Belçika'yı bir kaç kez daha hiletledikten sonra, jiletimi tekrar cebime attım. Belçika'nın üstünden kalktım

🇧🇪;...

🇹🇷; Yaptığım bu şeyleri kimseye söyleme, yoksa sana daha beterlerini yaşatırım. Belki yaşayamazsın bile?

🇧🇪; ..t-tamam...

Belçika'nın dibine gelip, onu çenesinden tutarak bana bakmasını sağladım

🇹🇷; Akıllı kız~

Belçika biraz utandı, vicutu titrtiyordu, kafası kanıyordu, ve her yeri artık jilet izi ile dolmuştu. Belçika'nın evinden çıkıp kendi evime gittim

🇹🇷;Sessizce; şimdi rahatça uyuyabilirim

Eve girdim tam odmaa girecektim ki,
KKTC beni gördü. Lanet! Bu kız uyumamış mıydı?

🇹🇷; H-

KKTC; baba?

🇹🇷; Ee.. evet Kuzey?

KKTC; sen bu saatte nereden geliyorsun ve- üstünde neden kan var?!

Bir süre sessizleşip etrafa baktım

🇹🇷; S-sadece, birilerine dersini verdim o kadar.

Odama geçtim ve kapıyı kitledim

KKTC; hmhm...

Üstümü çıkartıp, banyoya girdim ve duş almaya başladım. Kafamı yanlışlıkla duvara çarptım, kafam hafiften kanamaya başladı. Ama duşta olduğum için fazla sorun olmadı.

Duştan çıktıktan sonra üstümü giydim, masamda duran, kurbanlarına acı çektirttiğim aletlerime baktım. İnsanlara zarar vermek bu kadar eğlenceli ise, kendime zarar vermekte belki eğlenceli olabilir ha?
Elime jiletimi aldım, bir süre ona baktım. Bence bi sakıncası olmazdı, sonuçta sadece bir defa deneyecektim. Öyle, değil mi?

🇹🇷;...jilet, çok güzel parlıyor

Jileti sol elime alıp, kollarımı hafif hafif kesikler atmaya başladım. Hoşuma gidiyordu, biraz daha hızlı yapmaya karar verdim. Daha hızlı ve derin kesikler attım. İstemsizce gülüyordum, kolumu iyice hiletledikten sonra, son attığım çizik damarıma geldi ve bir anda yere düştüm.

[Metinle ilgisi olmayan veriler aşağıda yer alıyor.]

## src/hw/mlr_pkg.sv

```systemverilog
// Purpose: Shared types and constants for the move/logic/rotate execution datapath.
// Assumes: 8-bit data, 7-bit data memory address, 16-bit program counter.
// Notes: Operation codes are this block's own decoded encoding, not opcode bits.
package mlr_pkg;

  // ************************************************************
  // Widths
  // ************************************************************
  localparam int DATA_W = 8;
  localparam int ADDR_W = 7;
  localparam int PC_W = 16;
  localparam int STACK_DEPTH = 8;

  // ************************************************************
  // Reset values and timing
  // ************************************************************
  localparam logic [7:0] ACC_RST = 8'h00;
  localparam logic [15:0] PC_RST = 16'h0000;
  localparam logic [1:0] LONG_CYCLES = 2'h2;
  localparam logic [1:0] SHORT_CYCLES = 2'h1;

  // ************************************************************
  // Status flag bit positions
  // ************************************************************
  localparam int FLG_CY = 0;
  localparam int FLG_HALF = 1;
  localparam int FLG_NULL = 2;
  localparam int FLG_WRAP = 3;
  localparam logic [3:0] FLAGS_RST = 4'h0;

  // ************************************************************
  // Operations handled by this datapath
  // ************************************************************
  typedef enum logic [4:0] {
    MLR_IDLE_OP                 = 5'h00,
    MLR_COPY_MEM_TO_ACC         = 5'h01,
    MLR_COPY_IMM_TO_ACC         = 5'h02,
    MLR_COPY_ACC_TO_MEM         = 5'h03,
    MLR_DISJ_ACC_MEM            = 5'h04,
    MLR_DISJ_ACC_IMM            = 5'h05,
    MLR_DISJ_TO_MEM_OP          = 5'h06,
    MLR_SUB_EXIT_OP             = 5'h07,
    MLR_SUB_EXIT_IMM            = 5'h08,
    MLR_IRQ_EXIT_OP             = 5'h09,
    MLR_SHIFT_CYC_LEFT          = 5'h0A,
    MLR_SHIFT_CYC_LEFT_ACC      = 5'h0B,
    MLR_SHIFT_LEFT_THRU_CY      = 5'h0C,
    MLR_SHIFT_LEFT_THRU_CY_ACC  = 5'h0D,
    MLR_SHIFT_CYC_RIGHT         = 5'h0E,
    MLR_SHIFT_CYC_RIGHT_ACC     = 5'h0F,
    MLR_SHIFT_RIGHT_THRU_CY     = 5'h10,
    MLR_SHIFT_RIGHT_THRU_CY_ACC = 5'h11,
    MLR_SUB_WITH_BORROW_ACC     = 5'h12,
    MLR_SUB_WITH_BORROW_MEM     = 5'h13,
    MLR_DEC_SKIP_ZERO           = 5'h14
  } mlr_op_t;

  // ************************************************************
  // Carriers
  // ************************************************************
  typedef struct packed {
    mlr_op_t op;
    logic [7:0] imm;
    logic [6:0] addr;
  } mlr_instr_t;

  typedef struct packed {
    logic we;
    logic [6:0] addr;
    logic [7:0] wdata;
  } mlr_mem_wr_t;

  typedef struct packed {
    logic [7:0] res;
    logic [3:0] flags;
    logic [3:0] upd;
  } mlr_alu_res_t;

endpackage : mlr_pkg

```

## src/hw/mlr_alu.sv

```systemverilog
// Purpose: Combinational result and flag logic for logic, rotate and subtract ops.
// Assumes: Operand b is the memory byte or the instruction constant.
// Notes: upd marks which flags the operation writes; others are kept by the caller.
`timescale 1ns/1ps
module mlr_alu (
  // Operation and operands
  input wire mlr_pkg::mlr_op_t op_i,
  input wire logic [7:0] acc_i,
  input wire logic [7:0] opnd_i,
  input wire logic cy_i,
  // Result
  output mlr_pkg::mlr_alu_res_t res_o
);

  // ************************************************************
  // Arithmetic
  // ************************************************************
  logic [8:0] bw_sum;
  logic [4:0] bw_low;
  logic [7:0] disj;
  logic [7:0] rot_l;
  logic [7:0] rot_r;
  logic [7:0] rot_lc;
  logic [7:0] rot_rc;
  logic [7:0] dec_val;

  // Borrow form: acc + ~m + c, carry set means no borrow
  assign bw_sum = {1'b0, acc_i} + {1'b0, ~opnd_i} + {8'h00, cy_i};
  assign bw_low = {1'b0, acc_i[3:0]} + {1'b0, ~opnd_i[3:0]} + {4'h0, cy_i};
  assign disj = acc_i | opnd_i;
  assign rot_l = {opnd_i[6:0], opnd_i[7]};
  assign rot_r = {opnd_i[0], opnd_i[7:1]};
  assign rot_lc = {opnd_i[6:0], cy_i};
  assign rot_rc = {cy_i, opnd_i[7:1]};
  assign dec_val = opnd_i - 8'h01;

  function automatic logic null_of(input logic [7:0] v);
    null_of = (v == 8'h00);
  endfunction : null_of

  // ************************************************************
  // Selection
  // ************************************************************
  always_comb begin
    res_o.res = opnd_i;
    res_o.flags = 4'h0;
    res_o.upd = 4'h0;
    case (op_i)
      mlr_pkg::MLR_DISJ_ACC_MEM, mlr_pkg::MLR_DISJ_ACC_IMM,
      mlr_pkg::MLR_DISJ_TO_MEM_OP: begin
        res_o.res = disj;
        res_o.flags[mlr_pkg::FLG_NULL] = null_of(disj);
        res_o.upd[mlr_pkg::FLG_NULL] = 1'b1;
      end
      mlr_pkg::MLR_SHIFT_CYC_LEFT, mlr_pkg::MLR_SHIFT_CYC_LEFT_ACC: begin
        res_o.res = rot_l;
      end
      mlr_pkg::MLR_SHIFT_CYC_RIGHT, mlr_pkg::MLR_SHIFT_CYC_RIGHT_ACC: begin
        res_o.res = rot_r;
      end
      mlr_pkg::MLR_SHIFT_LEFT_THRU_CY, mlr_pkg::MLR_SHIFT_LEFT_THRU_CY_ACC: begin
        res_o.res = rot_lc;
        res_o.flags[mlr_pkg::FLG_CY] = opnd_i[7];
        res_o.upd[mlr_pkg::FLG_CY] = 1'b1;
      end
      mlr_pkg::MLR_SHIFT_RIGHT_THRU_CY, mlr_pkg::MLR_SHIFT_RIGHT_THRU_CY_ACC: begin
        res_o.res = rot_rc;
        res_o.flags[mlr_pkg::FLG_CY] = opnd_i[0];
        res_o.upd[mlr_pkg::FLG_CY] = 1'b1;
      end
      mlr_pkg::MLR_SUB_WITH_BORROW_ACC, mlr_pkg::MLR_SUB_WITH_BORROW_MEM: begin
        res_o.res = bw_sum[7:0];
        res_o.flags[mlr_pkg::FLG_CY] = bw_sum[8];
        res_o.flags[mlr_pkg::FLG_HALF] = bw_low[4];
        res_o.flags[mlr_pkg::FLG_NULL] = null_of(bw_sum[7:0]);
        // Signed wrap: acc and ~m of like sign give a result of other sign
        res_o.flags[mlr_pkg::FLG_WRAP] = (acc_i[7] == ~opnd_i[7]) &&
                                         (bw_sum[7] != acc_i[7]);
        res_o.upd = 4'hF;
      end
      mlr_pkg::MLR_DEC_SKIP_ZERO: begin
        res_o.res = dec_val;
      end
      default: begin
        res_o.res = opnd_i;
      end
    endcase
  end

endmodule : mlr_alu

```

## src/hw/mlr_ret_stack.sv

```systemverilog
// Purpose: Return address stack for the execution datapath.
// Assumes: Push and pop never occur in the same cycle.
// Notes: Overflow wraps and overwrites the oldest entry, as a small core stack does.
`timescale 1ns/1ps
module mlr_ret_stack #(
  parameter int DEPTH = mlr_pkg::STACK_DEPTH
) (
  // Clock and reset
  input wire logic clk_i,
  input wire logic nrst_i,
  // Stack access
  input wire logic push_i,
  input wire logic [15:0] push_pc_i,
  input wire logic pop_i,
  output logic [15:0] top_o
);

  localparam int PTR_W = $clog2(DEPTH);

  // Pointer wrap relies on a power-of-two depth
  if (DEPTH < 2 || (DEPTH & (DEPTH - 1)) != 0) begin : g_bad_depth
    $error("Stack DEPTH must be a power of two, at least 2");
  end

  logic [15:0] mem_q [DEPTH];
  logic [PTR_W-1:0] ptr_q;
  logic [PTR_W-1:0] ptr_d;
  logic [PTR_W-1:0] top_idx;

  assign top_idx = ptr_q - PTR_W'(1);
  assign top_o = mem_q[top_idx];
  assign ptr_d = push_i ? ptr_q + PTR_W'(1) : (pop_i ? top_idx : ptr_q);

  always_ff @(posedge clk_i or negedge nrst_i) begin
    if (!nrst_i) begin
      ptr_q <= '0;
    end else begin
      ptr_q <= ptr_d;
    end
  end

  // Entries hold no control state, so they need no reset
  always_ff @(posedge clk_i) begin
    if (push_i) begin
      mem_q[ptr_q] <= push_pc_i;
    end
  end

endmodule : mlr_ret_stack

```

## src/hw/mlr_exec.sv

```systemverilog
// Purpose: Executes copies, OR forms, returns, rotates, subtract-with-borrow and
//          decrement-skip; holds accumulator, status flags, PC and interrupt enable.
// Assumes: A fetch unit presents one decoded instruction with instr_valid_i and
//          the addressed memory byte on mem_rdata_i in the same cycle.
// Notes: Two-cycle instructions assert busy_o for their second cycle.
`timescale 1ns/1ps
module mlr_exec #(
  parameter int STACK_DEPTH = mlr_pkg::STACK_DEPTH
) (
  // Clock and reset
  input wire logic clk_i,
  input wire logic nrst_i,
  // Instruction in
  input wire logic instr_valid_i,
  input wire mlr_pkg::mlr_instr_t instr_i,
  output logic busy_o,
  // Data memory
  input wire logic [7:0] mem_rdata_i,
  output mlr_pkg::mlr_mem_wr_t mem_wr_o,
  // Call support from the rest of the core
  input wire logic call_push_i,
  input wire logic [15:0] call_target_i,
  // Interrupt enable control from the rest of the core
  input wire logic irq_take_i,
  // State out
  output logic [7:0] acc_o,
  output logic [3:0] flags_o,
  output logic [15:0] pc_o,
  output logic global_irq_enable_o,
  output logic discard_fetch_o
);

  if (STACK_DEPTH < 2) begin : g_bad_depth
    $error("STACK_DEPTH must be at least 2");
  end

  // ************************************************************
  // Sequencer
  // ************************************************************
  typedef enum logic [0:0] {
    MLR_ST_EXEC = 1'b0,
    MLR_ST_DUMMY = 1'b1
  } mlr_state_t;

  mlr_state_t state_q;
  mlr_state_t state_d;

  logic [7:0] acc_q;
  logic [7:0] acc_d;
  logic [3:0] flags_q;
  logic [3:0] flags_d;
  logic [15:0] pc_q;
  logic [15:0] pc_d;
  logic gie_q;
  logic gie_d;
  logic disc_q;
  logic disc_d;
  mlr_pkg::mlr_mem_wr_t wr_q;
  mlr_pkg::mlr_mem_wr_t wr_d;

  // ************************************************************
  // Decode
  // ************************************************************
  wire go = instr_valid_i && (state_q == MLR_ST_EXEC);
  mlr_pkg::mlr_op_t op;
  assign op = instr_i.op;

  wire use_imm = (op == mlr_pkg::MLR_DISJ_ACC_IMM);
  wire is_exit = (op == mlr_pkg::MLR_SUB_EXIT_OP) || (op == mlr_pkg::MLR_SUB_EXIT_IMM) ||
                (op == mlr_pkg::MLR_IRQ_EXIT_OP);
  wire to_acc = (op == mlr_pkg::MLR_DISJ_ACC_MEM) || (op == mlr_pkg::MLR_DISJ_ACC_IMM) ||
                (op == mlr_pkg::MLR_SHIFT_CYC_LEFT_ACC) ||
                (op == mlr_pkg::MLR_SHIFT_LEFT_THRU_CY_ACC) ||
                (op == mlr_pkg::MLR_SHIFT_CYC_RIGHT_ACC) ||
                (op == mlr_pkg::MLR_SHIFT_RIGHT_THRU_CY_ACC) ||
                (op == mlr_pkg::MLR_SUB_WITH_BORROW_ACC);
  wire to_mem = (op == mlr_pkg::MLR_DISJ_TO_MEM_OP) ||
                (op == mlr_pkg::MLR_SHIFT_CYC_LEFT) ||
                (op == mlr_pkg::MLR_SHIFT_LEFT_THRU_CY) ||
                (op == mlr_pkg::MLR_SHIFT_CYC_RIGHT) ||
                (op == mlr_pkg::MLR_SHIFT_RIGHT_THRU_CY) ||
                (op == mlr_pkg::MLR_SUB_WITH_BORROW_MEM) ||
                (op == mlr_pkg::MLR_DEC_SKIP_ZERO);

  // ************************************************************
  // Datapath
  // ************************************************************
  logic [7:0] opnd;
  mlr_pkg::mlr_alu_res_t alu;
  logic [15:0] stack_top;

  assign opnd = use_imm ? instr_i.imm : mem_rdata_i;

  mlr_alu u_alu (
    .op_i(op),
    .acc_i(acc_q),
    .opnd_i(opnd),
    .cy_i(flags_q[mlr_pkg::FLG_CY]),
    .res_o(alu)
  );

  mlr_ret_stack #(
    .DEPTH(STACK_DEPTH)
  ) u_stack (
    .clk_i(clk_i),
    .nrst_i(nrst_i),
    .push_i(call_push_i),
    .push_pc_i(pc_q + 16'h0001),
    .pop_i(go && is_exit),
    .top_o(stack_top)
  );

  // Zero after decrement decides the skip
  wire dec_zero = (op == mlr_pkg::MLR_DEC_SKIP_ZERO) && (alu.res == 8'h00);

  // ************************************************************
  // Next state
  // ************************************************************
  always_comb begin
    acc_d = acc_q;
    pc_d = pc_q;
    gie_d = gie_q;
    state_d = MLR_ST_EXEC;
    disc_d = 1'b0;
    wr_d = '{we: 1'b0, addr: instr_i.addr, wdata: alu.res};
    // Only flags marked by the ALU change; the rest keep their value
    flags_d = (flags_q & ~alu.upd) | (alu.flags & alu.upd);
    if (!go) begin
      flags_d = flags_q;
    end
    if (irq_take_i) begin
      gie_d = 1'b0;
    end
    if (go) begin
      pc_d = pc_q + 16'h0001;
      case (op)
        mlr_pkg::MLR_COPY_MEM_TO_ACC: begin
          acc_d = mem_rdata_i;
        end
        mlr_pkg::MLR_COPY_IMM_TO_ACC: begin
          acc_d = instr_i.imm;
        end
        mlr_pkg::MLR_COPY_ACC_TO_MEM: begin
          wr_d.we = 1'b1;
          wr_d.wdata = acc_q;
        end
        mlr_pkg::MLR_SUB_EXIT_OP: begin
          pc_d = stack_top;
          state_d = MLR_ST_DUMMY;
        end
        mlr_pkg::MLR_SUB_EXIT_IMM: begin
          pc_d = stack_top;
          acc_d = instr_i.imm;
          state_d = MLR_ST_DUMMY;
        end
        mlr_pkg::MLR_IRQ_EXIT_OP: begin
          pc_d = stack_top;
          gie_d = 1'b1;
          state_d = MLR_ST_DUMMY;
        end
        mlr_pkg::MLR_DEC_SKIP_ZERO: begin
          wr_d.we = 1'b1;
          if (dec_zero) begin
            pc_d = pc_q + 16'h0002;
            disc_d = 1'b1;
            state_d = MLR_ST_DUMMY;
          end
        end
        default: begin
          if (to_acc) begin
            acc_d = alu.res;
          end
          if (to_mem) begin
            wr_d.we = 1'b1;
          end
        end
      endcase
    end
  end

  // ************************************************************
  // Registers
  // ************************************************************
  always_ff @(posedge clk_i or negedge nrst_i) begin
    if (!nrst_i) begin
      state_q <= MLR_ST_EXEC;
      acc_q <= mlr_pkg::ACC_RST;
      flags_q <= mlr_pkg::FLAGS_RST;
      pc_q <= mlr_pkg::PC_RST;
      gie_q <= 1'b0;
      disc_q <= 1'b0;
      wr_q <= '0;
    end else begin
      state_q <= state_d;
      acc_q <= acc_d;
      flags_q <= flags_d;
      pc_q <= call_push_i ? call_target_i : pc_d;
      gie_q <= gie_d;
      disc_q <= disc_d;
      wr_q <= wr_d;
    end
  end

  // ************************************************************
  // Outputs
  // ************************************************************
  // Second cycle of a return or of a taken skip refuses new work
  assign busy_o = (state_q == MLR_ST_DUMMY);
  assign mem_wr_o = wr_q;
  assign acc_o = acc_q;
  assign flags_o = flags_q;
  assign pc_o = pc_q;
  assign global_irq_enable_o = gie_q;
  assign discard_fetch_o = disc_q;

endmodule : mlr_exec

```

## config.mk

```make
export PLATFORM = sky130hd
export DESIGN_NAME = mlr_exec
export DESIGN_NICKNAME = d
export VERILOG_FILES = /design/src/hw/mlr_pkg.sv /design/src/hw/mlr_alu.sv /design/src/hw/mlr_ret_stack.sv /design/src/hw/mlr_exec.sv
export SDC_FILE = /design/constraint.sdc
export NUM_CORES = 1
export LEC_CHECK = 0
export ABC_AREA = 1
export BUFFER_PORTS_ARGS = -buffer_cell sky130_fd_sc_hd__buf_2
export CAP_MARGIN = 20
export CORE_ASPECT_RATIO = 1.25
export CORE_UTILIZATION = 55
export DETAILED_ROUTE_END_ITERATION = 10
export GPL_TIMING_DRIVEN = 0
export PLACE_DENSITY = 0.72
export SYNTH_ARGS = -nofsm -noshare
export SYNTH_HDL_FRONTEND = slang
export SYNTH_SLANG_ARGS = --single-unit
```

## constraint.sdc

```tcl
create_clock -name clk_i -period 3.9 [get_ports clk_i]
set_clock_uncertainty 0.1 [all_clocks]
set_input_delay 0.39 -clock clk_i [delete_from_list [all_inputs] [get_ports clk_i]]
set_output_delay 0.39 -clock clk_i [all_outputs]
set_load 0.01 [all_outputs]
```

* Word level (Yosys, flattened, before mapping)
Memories as Yosys holds them, arrays and structs flattened.
Index checks and enable logic that the tools add are counted.
** Storage, ports and cells
- Bits in registers :: 50
- Bits in writable memories :: 128
- Bits of input ports :: 49
- Memories :: 1
** Memory list
- u_stack.mem_q :: depth 8, width 16, read ports 1, clocked after memory_dff 0, write ports 1, RTL line mlr_ret_stack.sv:25 : logic [15:0] mem_q [DEPTH];
** Operators by class
- Add/subtract/negate cells :: 9
- Equal/unequal tests :: 22
- Mux-type cells :: 32
- Bitwise logic cells :: 10
- Reduce and logical (&&, ||, !) cells :: 38
** Operators with widths (number)
- 8-bit case mux with 7 select lines :: 1
- 16-bit 2-to-1 mux :: 3
- 5-bit by 4-bit == test with 1-bit output (second input constant) :: 8
- 8-bit 2-to-1 mux :: 4
- 16-bit case mux with 2 select lines :: 1
- 5-bit == test (second input constant) :: 5
- 8-bit logical NOT :: 3
- 8-bit case mux with 3 select lines :: 1
- 5-bit by 3-bit == test with 1-bit output (second input constant) :: 4
- 16-bit by 1-bit adder with 16-bit output (second input constant) :: 1
- 16-bit by 2-bit adder with 16-bit output (second input constant) :: 1
- 1-bit 2-to-1 mux :: 16
- 1-bit logical OR :: 14
- 2-bit OR reduction :: 7
- 5-bit by 2-bit == test with 1-bit output (second input constant) :: 2
- 5-bit OR reduction :: 2
- 8-bit by 8-bit adder with 9-bit output :: 1
- 9-bit by 1-bit adder with 9-bit output :: 1
- 4-bit bitwise AND :: 2
- 4-bit inverter :: 2
- 8-bit inverter :: 1
- 8-bit bitwise OR :: 1
- 8-bit by 1-bit subtractor with 8-bit output (second input constant) :: 1
- 3-bit 2-to-1 mux :: 2
- other kinds (18) :: 27

* Logic depth before layout (Yosys ltp)
- Depth in word-level cells :: 12
- Mapped depth :: 31
- Mapped depth without buffers :: 30

* Modules after synthesis
Synthesis repeated with hierarchy kept, for this count alone.
** Unflattened totals
- Cell total of the unflattened synthesis :: 1323
- Area total of the unflattened synthesis :: 10421.2 um^2
** Modules (own cells, without submodules)
- mlr_ret_stack :: instances 1, cells each 588, area an instance 5801.8 um^2, seq. area each 3918.8 um^2
- mlr_exec :: instances 1, cells each 500, area an instance 3369.5 um^2, seq. area each 1176.1 um^2
- mlr_alu :: instances 1, cells each 235, area an instance 1249.9 um^2, seq. area each 0.0 um^2

* Least setup slack after synthesis
OpenSTA, ideal clock, no wires.
- Path type :: input port to flip-flop
- Start :: input instr_i[18] (netlist bit)
- End :: register pc_q[9] (netlist: pc_o[9])
- Setup time :: 65 ps
- Arrival time :: 3105 ps
- Data required time :: 3735 ps
- Slack :: 630 ps
- Stages :: 28
- Cell sequence :: buf_2 nor2_4 buf_4 nand3_2 nand2_2 inv_2 nand2_1 nand2_1 ha_1 inv_1 nand2_1 ha_1 nand2_1 nand3_1 nor2_1 nand3_1 nor2_1 nand2_1 clkinv_1 nand3_2 nor2_4 nand2_4 buf_6 nand2_1 nand3_1 nand2_1 nand2_1 nand2_1
** Between the ends
- Longest elaborated chain between the ends :: 12
- Elaborated cells on any way between the ends :: 37
- Those cells by class :: add/sub (3); eq/ne (17); mux (6); bitwise (2); reduce/logical (9)
** RTL lines
- from (decl) :: RTL line mlr_exec.sv:15 : input wire mlr_pkg::mlr_instr_t instr_i,
- 5-bit by 3-bit == test with 1-bit output :: RTL line mlr_alu.sv:48, mlr_exec.sv:68
- 8-bit 2-to-1 mux :: RTL line mlr_exec.sv:92 : assign opnd = use_imm ? instr_i.imm : mem_rdata_i;
- 8-bit inverter :: RTL line mlr_alu.sv:28 : assign bw_sum = {1'b0, acc_i} + {1'b0, ~opnd_i} + {8'h00, cy_i};
- 8-bit by 8-bit adder with 9-bit output :: RTL line mlr_alu.sv:28
- 9-bit by 1-bit adder with 9-bit output :: RTL line mlr_alu.sv:28
- 8-bit case mux with 7 select lines :: RTL line mlr_alu.sv:48 : case (op_i)
- 8-bit logical NOT :: RTL line mlr_exec.sv:114 : wire dec_zero = (op == mlr_pkg::MLR_DEC_SKIP_ZERO) && (alu.res == 8'h00);
- 1-bit logical AND :: RTL line mlr_exec.sv:114
- 16-bit 2-to-1 mux :: RTL line mlr_exec.sv:163 : if (dec_zero) begin
- 16-bit case mux with 2 select lines * :: RTL line mlr_exec.sv:136 : case (op)
- 16-bit 2-to-1 mux * :: RTL line mlr_exec.sv:134 : if (go) begin
- 16-bit 2-to-1 mux * :: RTL line mlr_exec.sv:197 : pc_q <= call_push_i ? call_target_i : pc_d;
- to (signal assigned) :: RTL line mlr_exec.sv:189 : pc_q <= mlr_pkg::PC_RST;
- to (signal assigned) :: RTL line mlr_exec.sv:197
- to (decl) :: RTL line mlr_exec.sv:52 : logic [15:0] pc_q;
Every way passes the cells marked *; elsewhere a longest branch is shown, timed or not. The select of a mux whose other input is x is not followed.
A chain may end at the register's enable or synchronous reset.

* Final worst setup path
- Start :: register u_stack.ptr_q[0]
- End :: register pc_q[15] (netlist: pc_o[15])
** Between the ends
- Longest elaborated chain between the ends :: 5
** RTL lines
- from (decl) :: RTL line mlr_ret_stack.sv:26 : logic [PTR_W-1:0] ptr_q;
- from (signal assigned) :: RTL line mlr_ret_stack.sv:38 : ptr_q <= ptr_d;
- 3-bit by 1-bit subtractor with 3-bit output :: RTL line mlr_ret_stack.sv:30 : assign top_idx = ptr_q - PTR_W'(1);
- memory read 8 x 16 bit
- 16-bit case mux with 2 select lines :: RTL line mlr_exec.sv:136
- 16-bit 2-to-1 mux :: RTL line mlr_exec.sv:134
- 16-bit 2-to-1 mux :: RTL line mlr_exec.sv:197
Every way passes these cells. The select of a mux whose other input is x is not followed.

🇹🇷; Ha-haha...çok eğlenceli..~ Hahah HAHAHHA

Ayağa zar zor titreyerek kalktım. Bu sefer jileti, sağ elime aldım. Sol koluma çizikler atmaya başladım. Kollarım kanla dolduktan sonra, jileti masaya bıraktım. Banyoya gidip kollarımı temizledim.

🇹🇷; Çok güzel, çok tatmin edici...

Kollarımı kuruttuktan sonra, yatağa yattım. Kollarımdaki çiziklere baktım bir süre, harika gözüküyorlardı... biraz daha kollarıma baktıktan sonra, uyumaya karar verdim.